I wrote this because I needed it for a web site I am designing and I could find no equivilant library for perl. Of course numerous sites like advogato and slashdot address these problems with ahem varying degrees of success, but doing it in a independant library seems like a better solution. If anyone knows of any other code that deals with this problem, preferably general-purpose code in a library, I'd really like to examine it.
This weekend I did a lot of hacking on my WikiClone. It's approaching usability, and the cvs backend is working great. I spent some time trying out other WikiClones for ideas; I seem to have all of them beat in the WayBackMode department. Next I am going to add either tagging or (possibly) branching support. I think branching probably detracts from the WikiEssense though.
My wiki is currently about 120 lines of code, plus another 200 lines in plugins. It seems that most wiki implementations are basically small.
This got me thinking about what a small change a wiki is over the regular web. We were so close back in 1994 -- and it slipped away and turned into the general mess (advogato nonwithstanding) the web is today.
'Scuse the periodic I-Hate-The-Web drivel...
I was fairly productive today, got a lot of support utilities written for i18n of packages that use debconf, and a fair amount of bugfixing done.
I am fed up with people who pop up on some Debian list with a gripe about the GPL. Why does Debian attact these boring discussions? Mail RMS -- sheesh.
I spent some time this evening researching cookies. I found interesting things like this ancient security hole in netscape and IE, that lets two web sites on unrelated domains both see the same cookie. This was discovered in late 1998 and is still not fixed in netscape.
Or, take the cookie RFC itself, and perl's CGI::Cookie module, which claims to follow RFC 2109 but violates it in (at least) 4 different ways. Of course, I doubt this matters, since netscape has not been updated to support RFC 2109 at all anyway.
Sigh. Rant Rant Rant.
If anyone knows where a Palm V (or Vx) ccan actually be bought in the next 2 weeks, please tell me. I am buying one as a graduation present, and I've waited too long. It seems there is a terminal shortage of Palm V's, and the 30 or so places I have chacked all have them on backorder. Not being a Palm user, I have no idea why.

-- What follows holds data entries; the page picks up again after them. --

===== src/hdl/brp_pkg.sv =====
package brp_pkg;

  // offset width; all byte numbers and lengths use it
  localparam int OFF_BITS = 48;
  localparam int MAC_BITS = OFF_BITS + 4;
  localparam logic [OFF_BITS-1:0] OFF_MAX = '1;

  localparam int PREFIX_LEN = 6;  // "bytes="

  localparam logic [7:0] CH_ZERO = 8'h30;  // '0'
  localparam logic [7:0] CH_NINE = 8'h39;  // '9'
  localparam logic [7:0] CH_DASH = 8'h2D;  // '-'

  typedef enum logic [3:0] {
    PH_PREFIX = 4'b0001,
    PH_LOW    = 4'b0010,
    PH_HIGH   = 4'b0100,
    PH_FAIL   = 4'b1000
  } phase_t;

  // parse state captured on the final character
  typedef struct packed {
    phase_t              phase;
    logic [OFF_BITS-1:0] low;
    logic [OFF_BITS-1:0] high;
    logic                saw_low;
    logic                saw_high;
  } snap_t;

  function automatic logic [7:0] prefix_char(input logic [2:0] pos);
    logic [7:0] c;
    case (pos)
      3'd0:    c = 8'h62;  // b
      3'd1:    c = 8'h79;  // y
      3'd2:    c = 8'h74;  // t
      3'd3:    c = 8'h65;  // e
      3'd4:    c = 8'h73;  // s
      3'd5:    c = 8'h3D;  // =
      default: c = 8'h00;
    endcase
    prefix_char = c;
  endfunction

  // acc * 10 + d, saturating at OFF_MAX
  function automatic logic [OFF_BITS-1:0] mac10(input logic [OFF_BITS-1:0] acc,
                                                input logic [3:0] d);
    logic [MAC_BITS-1:0] sum;
    sum = {1'b0, acc, 3'b000} + {3'b000, acc, 1'b0} + MAC_BITS'(d);
    if (sum[MAC_BITS-1:OFF_BITS] != '0) begin
      mac10 = OFF_MAX;
    end else begin
      mac10 = sum[OFF_BITS-1:0];
    end
  endfunction

endpackage
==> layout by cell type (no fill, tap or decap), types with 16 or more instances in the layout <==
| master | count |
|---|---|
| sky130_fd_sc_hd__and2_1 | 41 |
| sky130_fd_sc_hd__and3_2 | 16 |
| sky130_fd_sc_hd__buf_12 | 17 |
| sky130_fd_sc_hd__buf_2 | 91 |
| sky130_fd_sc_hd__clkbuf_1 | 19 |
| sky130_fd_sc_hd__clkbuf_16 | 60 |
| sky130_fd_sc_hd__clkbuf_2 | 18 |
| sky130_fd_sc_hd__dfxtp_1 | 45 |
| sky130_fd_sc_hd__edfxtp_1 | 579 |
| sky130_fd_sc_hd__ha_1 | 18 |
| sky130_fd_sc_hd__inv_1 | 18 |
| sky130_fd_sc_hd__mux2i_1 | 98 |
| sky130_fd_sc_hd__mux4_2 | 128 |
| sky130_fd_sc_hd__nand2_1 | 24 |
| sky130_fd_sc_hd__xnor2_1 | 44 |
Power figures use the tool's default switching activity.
<file path="config.mk">
export PLATFORM = sky130hd
export DESIGN_NAME = dama_terminal_request_context_flat
export DESIGN_NICKNAME = d
export VERILOG_FILES = /design/src/rtl/core/dtrc_pkg.sv /design/src/rtl/core/dtrc_in_if.sv /design/src/rtl/core/dtrc_out_if.sv /design/src/rtl/core/dama_terminal_request_context.sv /design/src/rtl/core/dtrc_front.sv /design/src/rtl/core/dtrc_queue.sv /design/src/rtl/core/dtrc_back.sv /design/src/flat_wrapper.sv
export SDC_FILE = /design/constraint.sdc
export NUM_CORES = 1
export LEC_CHECK = 0
export BUFFER_PORTS_ARGS = -buffer_cell sky130_fd_sc_hd__buf_2
export CAP_MARGIN = 0
export CORE_MARGIN = 2
export CORE_UTILIZATION = 25
export CTS_CLUSTER_SIZE = 40
export DETAILED_ROUTE_END_ITERATION = 6
export GPL_TIMING_DRIVEN = 0
export SYNTH_ARGS = -nofsm -noshare
export SYNTH_HDL_FRONTEND = slang
export SYNTH_SLANG_ARGS = --single-unit
export TNS_END_PERCENT = 5
</file>
<file path="constraint.sdc">
create_clock -name clk -period 51 [get_ports clk]
set_clock_uncertainty 0.15 [all_clocks]
set_input_delay 10.2 -clock clk [delete_from_list [all_inputs] [get_ports clk]]
set_output_delay 10.2 -clock clk [all_outputs]
set_load 0.05 [all_outputs]
</file>
File: config.mk
export PLATFORM = sky130hd
export DESIGN_NAME = pid_position_controller
export DESIGN_NICKNAME = d
export VERILOG_FILES = /design/src/rtl/core/pidc_pkg.sv /design/src/rtl/core/pid_position_controller.sv /design/src/rtl/core/pidc_mul.sv /design/src/rtl/core/pidc_div.sv
export SDC_FILE = /design/constraint.sdc
export NUM_CORES = 2
export LEC_CHECK = 0
export ABC_AREA = 1
export BUFFER_PORTS_ARGS = -buffer_cell sky130_fd_sc_hd__buf_2
export CAP_MARGIN = 40
export CORE_ASPECT_RATIO = 0.5
export CORE_MARGIN = 1
export CORE_UTILIZATION = 60
export CTS_BUF_LIST = sky130_fd_sc_hd__clkbuf_4 sky130_fd_sc_hd__clkbuf_8 sky130_fd_sc_hd__clkbuf_16
export CTS_CLUSTER_DIAMETER = 80
export DETAILED_ROUTE_END_ITERATION = 8
export PLACE_DENSITY = 0.75
export SYNTH_ARGS = -nofsm -noshare
export SYNTH_HDL_FRONTEND = slang
export SYNTH_SLANG_ARGS = --single-unit
File: constraint.sdc
create_clock -name clock -period 4.55 [get_ports clock]
set_clock_uncertainty 0.15 [all_clocks]
set_input_delay 0.455 -clock clock [delete_from_list [all_inputs] [get_ports clock]]
set_output_delay 0.455 -clock clock [all_outputs]
set_load 0.005 [all_outputs]
$ cat src/rtl/mtc_qf_serial.sv
// Output register that sends one time value as eight quarter-frame words.
module mtc_qf_serial (
	input  logic                   clk,
	input  logic                   arst_n,
	input  logic                   tc_valid,
	input  mtc_qf_pkg::mtc_time_t  tc,
	output logic                   tc_ready,
	mtc_qf_if.source               msg
);
	import mtc_qf_pkg::*;

	mtc_time_t  parts_q;
	logic [2:0] piece_q;
	logic       busy_q;
	logic [3:0] nib;
	logic       last;

	assign last     = (piece_q == PC_HOUR_HI);
	assign tc_ready = ~busy_q | (msg.ready & last);

	always_ff @(posedge clk or negedge arst_n) begin
		if (!arst_n) begin
			busy_q  <= 1'b0;
			piece_q <= PC_FRAME_LO;
		end else if (tc_ready) begin
			busy_q  <= tc_valid;
			piece_q <= PC_FRAME_LO;
		end else if (msg.ready) begin
			piece_q <= piece_q + 3'd1;
		end
	end

	always_ff @(posedge clk) begin
		if (tc_ready && tc_valid) begin
			parts_q <= tc;
		end
	end

	always_comb begin
		unique case (piece_q)
			PC_FRAME_LO: nib = parts_q.frames[3:0];
			PC_FRAME_HI: nib = 4'(parts_q.frames[4]);
			PC_SEC_LO:   nib = parts_q.seconds[3:0];
			PC_SEC_HI:   nib = 4'(parts_q.seconds[5:4]);
			PC_MIN_LO:   nib = parts_q.minutes[3:0];
			PC_MIN_HI:   nib = 4'(parts_q.minutes[5:4]);
			PC_HOUR_LO:  nib = parts_q.hours[3:0];
			PC_HOUR_HI:  nib = QF_RATE_30 | 4'(parts_q.hours[4]);
			default:     nib = QF_NIBBLE;
		endcase
	end

	assign msg.valid       = busy_q;
	assign msg.status_byte = QF_STATUS;
	assign msg.data_byte   = {piece_q, nib};
	assign msg.last_piece  = last;

endmodule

I did a lot of shopping today, including finding a carrying case for my laptop. It's not really a laptop case, just small leather case you'd put a small (paper) notebook and other business-type stuff in. It's a perfect fit though. I'm glad I was able to find a case so easily: I had thought it might be rather tough, as my laptop is rather small. :-)
Nothing much of interest has been happening lately.
Still trying uncessfully to find a Palm 5. I wasn't willing to pay $80 over the list price on ebay, or I could have had one.
I spent some time today trying to get a handle on what security fixes have been going into debian lately, and why nobody has bothered to issue security fixes. Argh.
Seth, thanks for reminding me about Deep Breakfast. I'd forgotten I even owned it, and am enjoying it all over again. My musical tastes has been really slow to develop (or I've just had a really hard time finding music I like), but I've always enjoyed this album. I should buy it on CD, I'm sure that'd be much improved.
Running around like crazy trying to prepare for my trip, and simulantaneously publish Debian Weekly News.
Sean Perry, you rock. If anyone else has been uncuccessfully looking for a Palm V[x], check out the chain of stores called Franklin Covey.
I seem to have managed to annoy Wichert. That's a first.